Finally, on May 29, 1453, the Ottomans unleashed the entirety of their force from both land and sea simultaneously and broke through the “Kerkoporta” gate of the city. It is said that the gate was mistakenly left open by bands of Byzantine soldiers who ventured out of the city walls to conduct small-scale raids against Ottoman forces near the Ottoman camps and forgot to seal the gate all the way. Consequently, it is said that a group of Ottoman officers got through the Kerkoporta and raised Ottoman colors sparking mass panic and disorganization before finally the brunt of the Ottoman force overwhelmed the defenders. Another point of panic was when Giovanni Giustiniani of Genoa, the leader of the Genovese forces that came to the aide of the Byzantines was badly wounded fighting the Ottoman elite Janissaries. His withdrawal from the battlefield made his experienced soldiers withdraw with him and spelled doom for the Byzantine defenders. It is said that when the Ottomans finally broke through the San Romano Gate Emperor Constantine XI Palaiologos took off his imperial regalia and fought hand to hand combat so that he could be with his soldiers as one of them. His body was never recovered and he is known as the “marbled king” or “marmaromenos vasilias” for he will be ready to rule the Hellenistic world when the lands that belonged to Byzantium are in Greek Christian hands again. Mehmed II strode into Constantinople on a white horse through the Adrianople Gate and the event marked the end of the European Medieval Age.  This was the last time that the culturally and historically Hellenistic lands of Anatolia and Asia Minor were in Greek hands and they continue to be in the hands of the Turks today. Prime Minister Eleftherios Venizelos set out in 1919 to reclaim the lost lands of Byzantium and was close as he had recovered Smyrna but ultimately lost the general election of 1920 and Greece suffered the Asia Minor catastrophe in 1922.

1 Comment

  1. The article concludes with, “Prime Minister Eleftherios Venizelos set out in 1919 to reclaim the lost lands of Byzantium and was close as he had recovered Smyrna but ultimately lost the general election of 1920 and Greece suffered the Asia Minor catastrophe in 1922.”
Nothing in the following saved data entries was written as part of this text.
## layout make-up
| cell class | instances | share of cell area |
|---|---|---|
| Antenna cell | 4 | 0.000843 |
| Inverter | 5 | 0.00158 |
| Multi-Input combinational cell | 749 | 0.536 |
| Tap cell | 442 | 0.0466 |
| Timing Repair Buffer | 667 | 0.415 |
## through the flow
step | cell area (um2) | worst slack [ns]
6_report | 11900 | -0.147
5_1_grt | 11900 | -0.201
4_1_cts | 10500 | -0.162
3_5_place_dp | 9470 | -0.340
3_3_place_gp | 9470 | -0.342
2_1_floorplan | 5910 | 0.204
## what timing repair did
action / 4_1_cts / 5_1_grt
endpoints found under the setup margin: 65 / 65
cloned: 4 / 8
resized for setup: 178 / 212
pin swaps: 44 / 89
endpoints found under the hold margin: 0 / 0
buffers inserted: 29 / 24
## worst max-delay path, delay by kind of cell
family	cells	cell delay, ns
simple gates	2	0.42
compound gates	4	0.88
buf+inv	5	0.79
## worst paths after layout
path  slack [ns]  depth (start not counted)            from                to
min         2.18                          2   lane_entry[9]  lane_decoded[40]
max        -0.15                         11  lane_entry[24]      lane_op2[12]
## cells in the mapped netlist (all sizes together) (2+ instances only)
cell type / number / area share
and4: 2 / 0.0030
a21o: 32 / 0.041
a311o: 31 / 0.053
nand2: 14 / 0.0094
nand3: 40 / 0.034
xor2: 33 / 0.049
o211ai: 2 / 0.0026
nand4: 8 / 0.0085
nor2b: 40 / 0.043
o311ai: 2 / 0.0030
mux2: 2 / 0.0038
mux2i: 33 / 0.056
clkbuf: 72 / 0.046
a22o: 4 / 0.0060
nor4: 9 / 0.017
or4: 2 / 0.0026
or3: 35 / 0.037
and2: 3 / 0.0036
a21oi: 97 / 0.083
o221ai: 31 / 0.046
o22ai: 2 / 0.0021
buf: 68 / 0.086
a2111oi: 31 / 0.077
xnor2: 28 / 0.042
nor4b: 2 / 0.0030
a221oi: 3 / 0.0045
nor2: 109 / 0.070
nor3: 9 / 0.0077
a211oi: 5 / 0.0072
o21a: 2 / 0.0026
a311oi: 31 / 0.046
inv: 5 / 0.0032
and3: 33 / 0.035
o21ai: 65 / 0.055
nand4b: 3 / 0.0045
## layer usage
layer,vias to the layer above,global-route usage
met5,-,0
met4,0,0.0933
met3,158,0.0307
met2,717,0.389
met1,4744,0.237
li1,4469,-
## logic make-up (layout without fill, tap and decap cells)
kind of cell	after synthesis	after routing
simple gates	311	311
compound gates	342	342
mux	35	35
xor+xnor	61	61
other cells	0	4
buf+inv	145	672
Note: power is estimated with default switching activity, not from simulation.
    Admittedly, the writer was mostly writing about other events, and may have needed to wrap up the article quickly, but I nevertheless believe I should point out that such a summary primarily serves the enemies of Greece. It feeds the often-repeated narrative that the Great Catastrophe was the result of divisions between the Greek political factions of that time and not the result of betrayals by several of the great Powers who were themselves feuding with one another and who, above all, were looking for excuses to betray the Greeks.

    Young people both in Greece and in the diaspora need to be aware of the betrayal history.